Saved entries:
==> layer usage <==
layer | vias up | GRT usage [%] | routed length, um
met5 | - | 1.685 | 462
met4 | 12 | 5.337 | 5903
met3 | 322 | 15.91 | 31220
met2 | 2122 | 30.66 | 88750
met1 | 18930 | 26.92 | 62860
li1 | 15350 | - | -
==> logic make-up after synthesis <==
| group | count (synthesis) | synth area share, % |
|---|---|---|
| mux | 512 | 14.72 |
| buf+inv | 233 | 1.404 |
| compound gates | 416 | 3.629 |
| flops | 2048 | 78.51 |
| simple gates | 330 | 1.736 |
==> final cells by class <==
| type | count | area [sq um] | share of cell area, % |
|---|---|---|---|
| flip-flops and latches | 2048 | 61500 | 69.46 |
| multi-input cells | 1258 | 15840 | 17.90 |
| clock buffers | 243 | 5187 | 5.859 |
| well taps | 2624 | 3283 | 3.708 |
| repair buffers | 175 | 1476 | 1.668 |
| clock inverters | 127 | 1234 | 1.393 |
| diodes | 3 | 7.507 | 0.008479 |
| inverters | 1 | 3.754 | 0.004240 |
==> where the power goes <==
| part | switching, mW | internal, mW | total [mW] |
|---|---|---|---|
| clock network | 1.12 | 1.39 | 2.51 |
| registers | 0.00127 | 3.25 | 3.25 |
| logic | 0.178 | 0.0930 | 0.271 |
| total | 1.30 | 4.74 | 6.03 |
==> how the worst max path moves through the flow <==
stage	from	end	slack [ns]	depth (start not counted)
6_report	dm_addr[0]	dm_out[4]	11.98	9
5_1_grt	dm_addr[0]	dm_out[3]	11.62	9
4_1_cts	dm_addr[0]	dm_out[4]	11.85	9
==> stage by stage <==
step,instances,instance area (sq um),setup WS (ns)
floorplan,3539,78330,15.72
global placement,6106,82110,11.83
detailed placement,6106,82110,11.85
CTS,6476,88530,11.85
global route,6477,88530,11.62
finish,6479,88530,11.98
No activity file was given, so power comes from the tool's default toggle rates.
module rf(
    input clk,
    input logic [3:0] rf_port_A,
    input logic [7:0] rf_port_A_in,
    input logic rf_port_A_we,
    output logic [7:0] rf_port_A_out,
    input logic [3:0] rf_port_B,
    output logic [7:0] rf_port_B_out
);
    logic [7:0] store [16];
    assign rf_port_A_out = store[rf_port_A];
    assign rf_port_B_out = store[rf_port_B];
    always_ff @(posedge clk) begin
        if(rf_port_A_we)
            store[rf_port_A] <= rf_port_A_in;
    end
endmodule
===== flow/design.v =====
`timescale 1ns / 1ps
module kb(ps2_clk,rst,clk,ps2_data,kbsignal_u,kbsignal_l,kbsignal_r,kbsignal_d,kbsignal_get);
input ps2_clk;
input rst,clk;
input ps2_data;
output reg kbsignal_u;
output reg kbsignal_l;
output reg kbsignal_r;
output reg kbsignal_d;
output reg kbsignal_get;
reg[29:0]counter;
reg[3:0]num;
reg [7:0]temp_data;
always@(negedge ps2_clk or negedge rst)
begin
    if(!rst)begin
             temp_data<=8'b0;
             num<=4'b0;
             end
   else begin
            if(num <= 4'd9) begin
                num <= num + 1'b1;
                case(num)
                4'd0:   ;
                4'd1:   temp_data[0] <= ps2_data;
                4'd2:   temp_data[1] <= ps2_data;
                4'd3:   temp_data[2] <= ps2_data; 
                4'd4:   temp_data[3] <= ps2_data;
                4'd5:   temp_data[4] <= ps2_data;
                4'd6:   temp_data[5] <= ps2_data;
                4'd7:   temp_data[6] <= ps2_data;
                4'd8:   temp_data[7] <= ps2_data;
                4'd9:   ;
                4'd10:  ;
            endcase
            end
            else begin
                num <= 1'b0;
                temp_data <=0;
            end
        end
 end
 always@*begin
            case(temp_data)
                8'h1d:begin  
                     kbsignal_get<=0;
                     kbsignal_u<=1;
                     kbsignal_l<=0;
                     kbsignal_r<=0;
                     kbsignal_d<=0;    
                     end
                8'h1c:begin 
                     kbsignal_get<=0;
                     kbsignal_u<=0;
                     kbsignal_l<=1;
                     kbsignal_r<=0;
                     kbsignal_d<=0;   
                     end
                8'h1b:begin 
                     kbsignal_get<=0;
                     kbsignal_u<=0;
                     kbsignal_l<=0;
                     kbsignal_r<=0;
                     kbsignal_d<=1;   
                     end
                8'h23:begin 
                     kbsignal_get<=0;
                     kbsignal_u<=0;
                     kbsignal_l<=0;
                     kbsignal_r<=1;
                     kbsignal_d<=0;     
                     end
                8'h2b:begin 
                     kbsignal_get<=1;
                     kbsignal_u<=0;
                     kbsignal_l<=0;
                     kbsignal_r<=0;
                     kbsignal_d<=0;   
                     end
                default:begin 
                     kbsignal_get<=0;
                     kbsignal_u<=0;
                     kbsignal_l<=0;
                     kbsignal_r<=0;
                     kbsignal_d<=0;   
                     end
                endcase
      end
endmodule

===== flow/run.sh =====
#!/bin/bash
# OpenROAD 26Q1-2900-gdf79404cd8, Yosys 0.63+post, stock flow scripts
make -C /OpenROAD-flow-scripts/flow DESIGN_CONFIG=/design/flow/config.mk WORK_HOME=/design/flow/orfs finish

===== flow/config.mk =====
export PLATFORM = sky130hd
export DESIGN_NAME = kb
export DESIGN_NICKNAME = kb
export VERILOG_FILES = /design/flow/design.v
export SDC_FILE = /design/flow/constraint.sdc
export NUM_CORES = 4
export LEC_CHECK = 1
export CORE_AREA = 10 10 76 76
export DIE_AREA = 0 0 86 86

===== flow/constraint.sdc =====
current_design kb

set clk_period 1.8
set clk_io_pct 0.2

create_clock -name clk0 -period $clk_period [get_ports {ps2_clk}]

set non_clock_inputs [all_inputs -no_clocks]
set_input_delay [expr $clk_period * $clk_io_pct] -clock clk0 $non_clock_inputs
set_output_delay [expr $clk_period * $clk_io_pct] -clock clk0 [all_outputs]

==> flow_metrics.env <==
# yosys + openroad results
export IMPL_outcome="complete, but fails checks"
export IMPL_violations="setup timing"
export IMPL_first_pass_iters=4
export IMPL_fin_util_pct=24.3
export IMPL_chipHeight_um=86
export IMPL_viasPerCell=4.07
export IMPL_hold_violations=0
export IMPL_clkTransAtPathRegs_ps=40
export IMPL_slew_headroom_pct=75.5
export IMPL_die_w_um=86
export IMPL_rows=23
export IMPL_crit_path_start_kind="register"
export IMPL_synth_seq_cells=12
export IMPL_yosys_warnings=1
export IMPL_ys_seq_share_pct=43.2
export IMPL_clkLatencyLatePin_ps=250
export IMPL_crit_buf_inv=2
export IMPL_finish_instance_area_mm2=0.00100
export IMPL_port_buffers=7
export IMPL_dp_hpwl_um=1040
export IMPL_final_cell_mix="buf_4, dfrtn_1, nand2_1"
export IMPL_tns_ps=-3460
export IMPL_dp_cells=135
export IMPL_top_cell_area_share_pct=43.2
export IMPL_crit_chain="nor2_2 -> buf_4 -> nand2_4 -> nor4b_2 -> buf_2"
export IMPL_maxCapViolations=0
export IMPL_diodes=0
export IMPL_io_pins=9
export IMPL_worstMarginPinSlew_ps=366
export IMPL_warnings=33
export IMPL_antenna_found_initial=0
export IMPL_power_density_mw_per_mm2=552
export IMPL_detail_route_antenna_nets=0
export IMPL_yosysTopAreaCell="dfrtn_1"
export IMPL_grt_pass1_vias=555
export IMPL_grt_overflow_total=0
export IMPL_cp_arrival_ps=2180
export IMPL_slowest_delay_ps=350
export IMPL_wire_per_inst_um=10.1
export IMPL_hp_class="reg2reg"
export IMPL_fin_cells=148
export IMPL_slew_violations=0
export IMPL_syn2layout_area_growth_pct=44.1
export IMPL_ff_type="dfrtn_1"
export IMPL_vias=602
export IMPL_mostFrequentLayoutCell="buf_4"
export IMPL_critPathTopFamily="simple AND/OR/NAND/NOR gates"
export IMPL_avgSynthCellArea_um2=9.38
export IMPL_rsz0062_at_grt="yes"
export IMPL_ys_cells=74
export IMPL_irDropWorstVdd_v=0.000195
export IMPL_crit_type="reg2out"
export IMPL_edf_count=0
export IMPL_place_area_um2=876
export IMPL_drt_wl_total_um=1490
export IMPL_crit_required_ps=1440
export IMPL_cts_tree="done"
export IMPL_cts_buffers=3
export IMPL_core_mm2=0.00412
export IMPL_crit_path_top_delay_cell="dfrtn_1"
export IMPL_synth_cell_types=27
export IMPL_first_iter_violations=63
export IMPL_clock_skew_ps=0.660
export IMPL_fp_util_pct=16.9
export IMPL_ys_area_um2=694
export IMPL_layout_setup_ws_ps=-740
export IMPL_post_place_ws_ps=-814
export IMPL_layout_drive_gt1_share_pct=37.8
export IMPL_grt_pass1_wl_um=2550
export IMPL_critPathMaxFanout=2
export IMPL_grt_start_max_net_pins=14
export IMPL_topCellsByArea="dfrtn_1, ha_1, nand2_1"
export IMPL_cts_sinks=12
export IMPL_worst_setup_path_end_kind="output pin"
export IMPL_drc_errors=0
export IMPL_p_leak_nw=0.437
export IMPL_routabilityCongestion=0.849
export IMPL_cts_path_max_buffers=2
export IMPL_syn_inst=74
export IMPL_grt_total_usage_pct=4.15
export IMPL_htreeDepth=1
export IMPL_root_buffer="clkbuf_8"
export IMPL_setup_viol=5
export IMPL_postSynth_asyncResetShare_pct=100
export IMPL_chip_area_mm2=0.00740
export IMPL_synth_area_um2=694
final cells by class:
class / count / area, um2
fill: 419 / 3110
timing repair buffer: 25 / 191
sequential: 12 / 300
clock buffer: 3 / 41.3
inverter: 5 / 18.8
tap: 50 / 62.6
multi-input combinational: 53 / 387
worst reg2reg max path, stage by stage (launching register included):
cell and delay (ps):
dfrtn_1 450, inv_1 90, ha_1 230, o21ba_4 260
nor2b_2 330, o32ai_1 130
registers in the layout, summed over array words and instances (netlist names):
name and flops:
num 4, temp_data 8
kinds of logic (layout without fill, tap and decap cells):
| logic type | count (synthesis) | in the layout | share of synthesized area [%] |
|---|---|---|---|
| compound gates | 10 | 10 | 9.91 |
| xor+xnor | 1 | 1 | 1.26 |
| fa+ha+maj | 5 | 5 | 9.01 |
| buf+inv | 9 | 33 | 6.85 |
| flops | 12 | 12 | 43.2 |
| mux | 2 | 2 | 2.88 |
| simple gates | 35 | 35 | 26.8 |
synth_stat cells, drive strengths merged, types with 2 or more instances:
master,number
ha,5
nor2,4
nor2b,3
o21ai,2
buf,4
inv,5
nand3,7
nor4,3
mux2i,2
a21oi,4
nand2,11
dfrtn,12
power by group:
group | switching [mW] | leakage [nW] | internal (mW) | total (mW)
clock | 0.0898 | 0.0216 | 0.147 | 0.237
combinational | 0.0189 | 0.259 | 0.0193 | 0.0383
sequential | 0.00224 | 0.156 | 0.276 | 0.278
per-layer routing:
metal  global-route usage [%]  vias to the layer above  wire [um]
li1                         -                      304          -
met1                     6.03                      279        794
met2                     5.48                       17        572
met3                     2.00                        2        113
met4                    0.599                        0         12
met5                        0                        -          0
final timing paths:
| kind | startpoint | slack, ps | end | depth (start not counted) |
|---|---|---|---|---|
| min reg2reg | num[0] | 410 | num[0] | 1 |
| max in group asynchronous | rst | 430 | temp_data[2] | 2 |
| min | num[0] | 410 | num[0] | 1 |
| max | temp_data[6] | -740 | kbsignal_get | 5 |
| max reg2reg | num[1] | 140 | temp_data[0] | 5 |
| min in group asynchronous | rst | 1220 | temp_data[1] | 2 |
per-stage QoR:
stage               hold slack [ps]  total power, mW
finish                          415            0.553
global route                    422            0.581
CTS                             412            0.558
detailed placement              413            0.315
global placement                399            0.315
floorplan                       383            0.293
timing repair:
action,4_1_cts,5_1_grt
endpoints found under the hold margin,0,0
setup endpoints to repair,13,5
pin swaps,5,6
setup buffers,8,5
hold buffers,0,0
gates resized,21,3
gates cloned,0,0
No activity file was given, so power comes from the tool's default toggle rates.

*Prompt*. What you should output is every line of the records above, from the first through the line containing "61500 | 69.46 |", unchanged.

*Exercise answer*.
==> layer usage <==
layer | vias up | GRT usage [%] | routed length, um
met5 | - | 1.685 | 462
met4 | 12 | 5.337 | 5903
met3 | 322 | 15.91 | 31220
met2 | 2122 | 30.66 | 88750
met1 | 18930 | 26.92 | 62860
li1 | 15350 | - | -
==> logic make-up after synthesis <==
| group | count (synthesis) | synth area share, % |
|---|---|---|
| mux | 512 | 14.72 |
| buf+inv | 233 | 1.404 |
| compound gates | 416 | 3.629 |
| flops | 2048 | 78.51 |
| simple gates | 330 | 1.736 |
==> final cells by class <==
| type | count | area [sq um] | share of cell area, % |
|---|---|---|---|
| flip-flops and latches | 2048 | 61500 | 69.46 |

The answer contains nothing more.